While I sat by the pool daydreaming, I thought about what the world might be like in a future where older people could expect to stay fit and healthy. By that I don’t mean some amazing new scientific discovery to prevent aging, but just incremental advances on where we are now: better nutrition, exercise, and medical care, along with a shift in cultural expectations so that older people wouldn’t assume poor health was normal and would take better care of themselves accordingly.

Like all of us, I have my share of aging myths that grow like thorny weeds in the subconscious, whispering that every little ache or twinge is a symptom of decline. In today’s culture it may not be possible to root them all out entirely, given how pervasive they are. Still, as with any garden, a thriving mix of tall flowers and thick shrubs can overshadow the pesky weeds enough to keep them tiny and insignificant.

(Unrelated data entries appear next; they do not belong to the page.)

==> src/rtl/ula_multiciclo.sv <==
// Multi-cycle ALU: logic/arith ops finish in one cycle, shifts move one bit per cycle.
// Operands are captured at acceptance; result/zero/overflow only change on entry to DONE.
module ula_multiciclo #(
    parameter int DATA_W = 32
) (
    input  logic                      clk,
    input  logic                      rst_n,
    input  logic                      start,
    input  logic [3:0]                Op,
    input  logic [DATA_W-1:0]         A,
    input  logic [DATA_W-1:0]         B,
    input  logic [$clog2(DATA_W)-1:0] shamt,
    output logic [DATA_W-1:0]         result,
    output logic                      zero,
    output logic                      overflow,
    output logic                      busy,
    output logic                      done,
    output logic [1:0]                dbg_state_o
);
    // Handshake: start is accepted on a rising edge only while busy=0 (IDLE or DONE);
    // done is high for exactly one cycle and qualifies result/zero/overflow.
    localparam int SHW = $clog2(DATA_W);

    typedef enum logic [1:0] {
        S_IDLE  = 2'd0,
        S_SHIFT = 2'd1,
        S_DONE  = 2'd2
    } state_e;

    typedef enum logic [1:0] {
        K_SLL = 2'd0,
        K_SRL = 2'd1,
        K_SRA = 2'd2
    } shift_kind_e;

    state_e             state_q, state_d;
    shift_kind_e        kind_q, kind_d;
    logic [DATA_W-1:0]  result_q, result_d;
    logic               zero_q, zero_d;
    logic               ovf_q, ovf_d;
    logic [DATA_W-1:0]  sh_q, sh_d;
    logic [SHW-1:0]     cnt_q, cnt_d;

    logic [DATA_W-1:0]  alu_res;
    logic               alu_ovf;
    logic [DATA_W-1:0]  sum;
    logic [DATA_W-1:0]  diff;
    logic               is_shift;
    logic [SHW-1:0]     amt;
    shift_kind_e        kind_in;
    logic [DATA_W-1:0]  sh_step;

    assign sum  = A + B;
    assign diff = A - B;

    always_comb begin
        alu_res = '0;
        alu_ovf = 1'b0;
        case (Op)
            4'b0110: begin
                alu_res = sum;
                alu_ovf = (A[DATA_W-1] == B[DATA_W-1]) && (sum[DATA_W-1] != A[DATA_W-1]);
            end
            4'b0111: begin
                alu_res = diff;
                alu_ovf = (A[DATA_W-1] != B[DATA_W-1]) && (diff[DATA_W-1] != A[DATA_W-1]);
            end
            4'b1000: alu_res = A & B;
            4'b1001: alu_res = A | B;
            4'b1010: alu_res = A ^ B;
            4'b1011: alu_res = ~(A | B);
            // Signed compare on the operands themselves, immune to wrap of A-B.
            4'b1100: alu_res = {{(DATA_W-1){1'b0}}, ($signed(A) < $signed(B))};
            4'b1101: alu_res = {{(DATA_W-1){1'b0}}, (A < B)};
            4'b1110: alu_res = DATA_W'(B[15:0]) << 16;
            4'b1111: alu_res = A | DATA_W'(B[15:0]);
            default: alu_res = '0;
        endcase
    end

    always_comb begin
        is_shift = (Op <= 4'd5);
        amt      = (Op <= 4'd2) ? shamt : A[SHW-1:0];
        case (Op)
            4'd1, 4'd4: kind_in = K_SRL;
            4'd2, 4'd5: kind_in = K_SRA;
            default:    kind_in = K_SLL;
        endcase
    end

    always_comb begin
        case (kind_q)
            K_SRL:   sh_step = {1'b0, sh_q[DATA_W-1:1]};
            K_SRA:   sh_step = {sh_q[DATA_W-1], sh_q[DATA_W-1:1]};
            default: sh_step = {sh_q[DATA_W-2:0], 1'b0};
        endcase
    end

    always_comb begin
        state_d  = state_q;
        kind_d   = kind_q;
        result_d = result_q;
        zero_d   = zero_q;
        ovf_d    = ovf_q;
        sh_d     = sh_q;
        cnt_d    = cnt_q;
        case (state_q)
            S_IDLE, S_DONE: begin
                state_d = S_IDLE;
                if (start) begin
                    if (!is_shift) begin
                        result_d = alu_res;
                        zero_d   = (alu_res == '0);
                        ovf_d    = alu_ovf;
                        state_d  = S_DONE;
                    end else if (amt == '0) begin
                        result_d = B;
                        zero_d   = (B == '0);
                        ovf_d    = 1'b0;
                        state_d  = S_DONE;
                    end else begin
                        sh_d    = B;
                        cnt_d   = amt;
                        kind_d  = kind_in;
                        state_d = S_SHIFT;
                    end
                end
            end
            S_SHIFT: begin
                sh_d  = sh_step;
                cnt_d = cnt_q - 1'b1;
                // Last bit lands in the same edge that publishes the result.
                if (cnt_q == SHW'(1)) begin
                    result_d = sh_step;
                    zero_d   = (sh_step == '0);
                    ovf_d    = 1'b0;
                    state_d  = S_DONE;
                end
            end
            default: state_d = S_IDLE;
        endcase
    end

    always_ff @(posedge clk) begin
        if (!rst_n) begin
            state_q  <= S_IDLE;
            kind_q   <= K_SLL;
            result_q <= '0;
            zero_q   <= 1'b1;
            ovf_q    <= 1'b0;
            sh_q     <= '0;
            cnt_q    <= '0;
        end else begin
            state_q  <= state_d;
            kind_q   <= kind_d;
            result_q <= result_d;
            zero_q   <= zero_d;
            ovf_q    <= ovf_d;
            sh_q     <= sh_d;
            cnt_q    <= cnt_d;
        end
    end

    assign result      = result_q;
    assign zero        = zero_q;
    assign overflow    = ovf_q;
    assign busy        = (state_q == S_SHIFT);
    assign done        = (state_q == S_DONE);
    assign dbg_state_o = state_q;

endmodule

==> config.mk <==
export PLATFORM = sky130hd
export DESIGN_NAME = ula_multiciclo
export DESIGN_NICKNAME = d
export VERILOG_FILES = /design/src/rtl/ula_multiciclo.sv
export SDC_FILE = /design/constraint.sdc
export NUM_CORES = 1
export LEC_CHECK = 0
export CELL_PAD_IN_SITES_DETAIL_PLACEMENT = 0
export CELL_PAD_IN_SITES_GLOBAL_PLACEMENT = 2
export CORE_ASPECT_RATIO = 0.6
export CORE_MARGIN = 4
export CORE_UTILIZATION = 25
export DETAILED_ROUTE_END_ITERATION = 8
export GPL_TIMING_DRIVEN = 0
export PLACE_DENSITY_LB_ADDON = 0.05
export SYNTH_ARGS = -nofsm -noshare
export SYNTH_HDL_FRONTEND = slang
export SYNTH_SLANG_ARGS = --single-unit
==> constraint.sdc <==
create_clock -name clk -period 5 [get_ports clk]
set_input_delay 1.25 -clock clk [delete_from_list [all_inputs] [get_ports clk]]
set_output_delay 1.25 -clock clk [all_outputs]
set_load 0.01 [all_outputs]
* After elaboration in Yosys (flattened, before gate mapping) *
Index checks and enable logic that the tools add are counted.

storage, ports and cells
  register bits after elaboration = 75
  bits of input ports = 76
  output and inout port bits = 38

operators by class
  $add $sub $neg = 3
  $lt $le $gt $ge = 4
  equality and inequality tests = 28
  multiplexer cells = 33
  bitwise operators = 6
  reduce and logical (&&, ||, !) cells = 14

operator list
  operator                                        count
  case mux 32 bit (10 select lines)               1
  two-way mux 32 bit                              7
  case mux 32 bit (2 select lines)                3
  zero test 32 bit                                3
  < comparator 32 bit                             2
  adder 32 bit                                    1
  bitwise AND 32 bit                              1
  == test 4 bit (second input constant)           8
  inverter 32 bit                                 1
  OR 32 x 16 -> 32 bit                            1
  OR 32 bit                                       1
  subtractor 32 bit                               1
  XOR 32 bit                                      1
  two-way mux 5 bit                               4
  == test 4 x 3 -> 1 bit (second input constant)  4
  AND reduction 4 bit                             3
  case mux 5 bit (2 select lines)                 1
  two-way mux 1 bit                               8
  two-way mux 2 bit                               4
  case mux 2 bit (2 select lines)                 2
  inequality test 2 bit (second input constant)   3
  case mux 1 bit (2 select lines)                 3
  OR reduction 2 bit                              3
  == test 5 x 1 -> 1 bit (second input constant)  1
  other kinds (16)                                21

* Depth between registers and ports, before layout *
  depth after elaboration = 7
  mapped depth = 16
  mapped depth without buffers = 15

* Worst setup path after synthesis *
OpenSTA, ideal clock, no wires.

  path kind = input to register
  start = input A[0]
  end = register zero_q, in the netlist zero
  setup time = 87 ps
  data arrival time = 4306 ps
  slack = 607 ps
  stages = 15
  cells stage by stage = inv_1 > ha_1 > inv_1 > fa_1 > nor2b_1 > o311ai_2 > nand2_1 > a221oi_1 > o211ai_1 > nor4_1 > o2111ai_1 > or4_1 > nor4_2 > nand4_1 > o31ai_1

on the way
  word-level cells in the longest chain between the ends = 7
  elaborated cells on any way between the ends = 18
  classes of those cells = 2 x add/sub; 2 x order compare; 1 x eq/ne; 5 x mux; 5 x bitwise; 3 x reduce/logical

ends and longest elaborated chain
  element                                                                    line  source
  start, declared                                                            10    input logic [DATA_W-1:0] A,
  parallel branches: the longest is 7 deep, another holds subtractor 32 bit  -
  end signal, assigned                                                       157   zero_q <= zero_d;
  end, declared                                                              39    logic zero_q, zero_d;

Several ways; the timed one is not identified. The select of a mux whose other input is x is not followed.
A chain may end at the register's enable or synchronous reset.

* Worst setup path after layout *
  start = input Op[2]
  end = register zero_q, in the netlist zero

on the way
  word-level cells in the longest chain between the ends = 6
  elaborated cells on any way between the ends = 21
  classes of those cells = 2 x order compare; 11 x eq/ne; 5 x mux; 3 x reduce/logical

ends and longest elaborated chain
  element                                                         line  source
  start, declared                                                 9     input logic [3:0] Op,
  == test 4 bit / == test 4 x 3 -> 1 bit (equally long branches)  59    case (Op)
  case mux 32 bit (10 select lines)                               59
  zero test 32 bit                                                113   zero_d = (alu_res == '0);
  two-way mux 1 bit                                               111   if (!is_shift) begin
  two-way mux 1 bit                                               110   if (start) begin
  case mux 1 bit (2 select lines)                                 107   case (state_q)

Several ways; a longest one is shown, not always the timed one. The select of a mux whose other input is x is not followed.

==> impl_metrics.json <==
{
  "met3_usage_pct": 7.95,
  "cts_tree": "built",
  "powerDensity_mw_per_mm2": 218,
  "run_status": "finished clean",
  "hold_viol_final": 0,
  "ys_warn_count": 0,
  "postCtsHoldBufs": 0,
  "report.final.slew_viol_count": 0,
  "grt_pass1_vias": 12700,
  "top_usage_layer": "met1",
  "cap_violations": 0,
  "syn2layout_area_growth_pct": 28.1,
  "grt-ovfl-total": 0,
  "drt-initial-drc-count": 1399,
  "path_clk_slew_ps": 70,
  "synth-compound-area-share_pct": 36.4,
  "synthTopCellsByArea": "dfxtp_1 14%, ha_1 12%, nand2_1 6.9%",
  "drcViolationCount": 0,
  "synth_area_leader_cell": "dfxtp_1",
  "gr-usage-met1_pct": 47.0,
  "required_ps": 5280,
  "syn_inst": 1542,
  "synthFlopType": "dfxtp_1",
  "synthAdderAreaFrac_pct": 12.5,
  "ios": 114,
  "core-area_mm2": 0.0419,
  "slew_headroom_pct": 11.3,
  "final_common_cell": "nand2_1",
  "cts_sinks": 75,
  "worstPathCellList": "clkdlybuf4s50_1, buf_6, nor2b_1, nand2_1, buf_2, buf_2, clkbuf_4, o2111ai_1, a22oi_1, nand4_1, nor4_4, nand4_1, o31ai_1",
  "finalCritPeriodShare_pct": 99.5,
  "die_w_um": 274,
  "cp_top_family": "buffers and inverters",
  "fin_crit_ps": 4970,
  "grtUsageTotal_pct": 29.1,
  "wl_per_cell_um": 30.5,
  "peakVddDrop_mv": 0.129,
  "worst-path-max-fanout": 10,
  "fin_skew_ps": 8.05,
  "dieArea_mm2": 0.0460,
  "syn_area_per_cell_um2": 6.89,
  "mostFrequentLayoutCells": "195 x nand2_1, 122 x a21oi_1, 118 x nor2_1",
  "placedCellCount": 2223,
  "p_leak_uw": 0.00528,
  "nNetsFinal": 1861,
  "start_util_pct": 25.3,
  "drive_above_1_share_pct": 13.6,
  "hold_ws_ps": 451,
  "grt_pass1_wl_um": 97000,
  "worst_setup_path_start_kind": "input port",
  "fmax_ghz": 0.201,
  "wl_um": 68900,
  "dr_total_vias": 13500,
  "hpwlAfterDp_um": 55400,
  "insertion_delay_ps": 370,
  "htree_num_levels": 3,
  "synth-xor-area-share_pct": 3.13,
  "cts_made_buffers": 9,
  "dr.pass1.iters": 6,
  "setup_tns_ps": 0,
  "rsz0062_at_grt": "true",
  "yosys.area_share.simple_pct": 23.5,
  "crit_path_end_kind": "flip-flop",
  "antenna_found_initial": 1,
  "grt_max_degree": 14,
  "num_rows": 58,
  "synth_cell_types": 96,
  "worstHoldPathType": "reg2reg",
  "port_buffers": 111,
  "drtAntennaViolNets": 0,
  "setup_viol": 0,
  "reg2reg_slack_ps": 520,
  "finalCoreUtilization_pct": 32.5,
  "synth-async-reset-ratio_pct": 0,
  "synth_top_family_by_area": "compound AO/OA/AOI/OAI gates",
  "gp_congestion": 0.950,
  "worst_pin_slew_ps": 1330,
  "synth.area.mux_share_pct": 1.77,
  "cts-root-buf": "clkbuf_16",
  "netlist.area_leader.share_pct": 14.1,
  "seq_area_frac_synth_pct": 14.1,
  "synth_seq_cells": 75,
  "grtUsageMet2_pct": 37.8,
  "clk_path_buf_depth": 2,
  "instances_no_fill": 2257,
  "cp_num_buf_inv": 5,
  "arrival_ps": 5260,
  "slowest_delay_ps": 610,
  "synth_edf_count": 0,
  "setup.worst_path.class": "in2reg",
  "syn_area_mm2": 0.0106,
  "fp.dieH_um": 168,
  "vias_per_cell": 5.98,
  "slowest_stage": "clkdlybuf4s50_1",
  "synth_fp_nets": 1723
}
layout make-up:
class,count,area [um^2]
clock inverter,6,87.6
multi-input combinational,1250,8920
antenna,2,5.00
fill,4716,28300
buffer,110,554
tap,570,713
timing repair buffer,131,1210
inverter,103,390
sequential,75,1500
clock buffer,10,229
kinds of logic (layout without fill, tap and decap cells):
| logic type | count (synthesis) | after routing |
|---|---|---|
| simple gates | 531 | 531 |
| other cells | 0 | 2 |
| buf+inv | 217 | 360 |
| fa+ha+maj | 105 | 105 |
| flops | 75 | 75 |
| xor+xnor | 38 | 38 |
| compound gates | 558 | 558 |
| mux | 18 | 18 |
worst min-delay path: stages, from the launching register on:
cell and delay (ps):
dfxtp_1 310, nand2_1 50, a21oi_1 50
power breakdown:
part           internal [uW]  switching (uW)  total, uW
sequential               650            47.3        698
clock                    439             300        738
combinational            526            1010       1540
total                   1620            1360       2970
state kept, by name, summed over array words and instances (netlist names):
register     flops
zero             1
result          32
cnt_q            5
overflow         1
dbg_state_o      2
sh_q            32
kind_q           2
Yosys cell counts, types with 9 or more instances:
| cell | n |
|---|---|
| a21oi_1 | 139 |
| o21a_1 | 11 |
| buf_2 | 20 |
| ha_1 | 103 |
| inv_1 | 100 |
| a221o_1 | 10 |
| buf_1 | 9 |
| o21ai_0 | 73 |
| nand2b_1 | 15 |
| nor4_1 | 23 |
| o31ai_1 | 24 |
| nand4_1 | 24 |
| a311oi_1 | 12 |
| a221oi_1 | 31 |
| xnor2_1 | 26 |
| nand2_1 | 196 |
| a22oi_1 | 45 |
| a31oi_1 | 31 |
| dfxtp_1 | 75 |
| o211ai_1 | 27 |
| xor2_1 | 12 |
| nor2b_1 | 25 |
| nand3_1 | 31 |
| nor3_1 | 35 |
| nor2_1 | 124 |
| mux2i_1 | 15 |
| and3_1 | 10 |
| a21o_1 | 21 |
| a211oi_1 | 25 |
| o221ai_1 | 9 |
| clkbuf_1 | 71 |
metrics by stage:
step / setup slack (ps) / cell area [um^2] / power (uW)
global route: -42.4 / 13600 / 3110
detailed placement: -1930 / 12500 / 2070
CTS: -72.6 / 13100 / 2860
floorplan: 607 / 10600 / 1470
global placement: -1940 / 12500 / 2080
finish: 26.6 / 13600 / 2970
per-layer routing:
metal  vias to the layer above  part of all wire [%]
li1                       5990                     -
met1                      6766                    51
met2                       684                    37
met3                        64                    11
met4                         0                   1.4
met5                         -                     0
repair_timing:
action,CTS,global route
setup endpoints to repair,24,15
pin swaps,10,20
buffers inserted,7,13
gates resized for setup,130,134
final timing paths:
check                     startpoint                 endpoint  depth (start not counted)
min reg2reg  result[28]$_SDFFE_PN0P_  result[28]$_SDFFE_PN0P_                          2
min          result[28]$_SDFFE_PN0P_  result[28]$_SDFFE_PN0P_                          2
max reg2reg   kind_q[0]$_SDFFE_PN0P_        zero$_SDFFE_PN1P_                         16
max                            Op[2]        zero$_SDFFE_PN1P_                         13
No activity file was read; power rests on OpenSTA's default activity.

So—what healthy ideas could I plant in my subconscious to crowd out negative views of aging? After giving that question some thought, I decided to visualize what I’ll be doing in 2083. I picked that year because it will be a full century from when my husband and I met in college. Because some people really do live that long in the here and now, it wouldn’t require major advances in longevity science.

I wasn’t composing a bucket list or anything that I really planned to do; it was just a few random, stream-of-consciousness imaginary adventures. Because I already had rowing on my mind, I first pictured myself traveling to Australia with my husband to row a new boat with the latest 2080s technology at a regatta in Sydney. Then I thought, well, this is far enough in the future that maybe we’re booking a vacation at a hotel in a colony on Mars. Or traveling to California in a flying RV. Or working on interesting projects that involve very cool futuristic technology, getting paid lots of money to work part-time hours because of the future economy’s labor shortage.

As I see it, there’s no downside to imagining myself fit, healthy, and adventurous many decades from now. Maybe it won’t happen, and instead I will have been in the grave for a long time by then; but if it turns out that my imaginary adventures were too farfetched, I don’t suppose my ghost will care.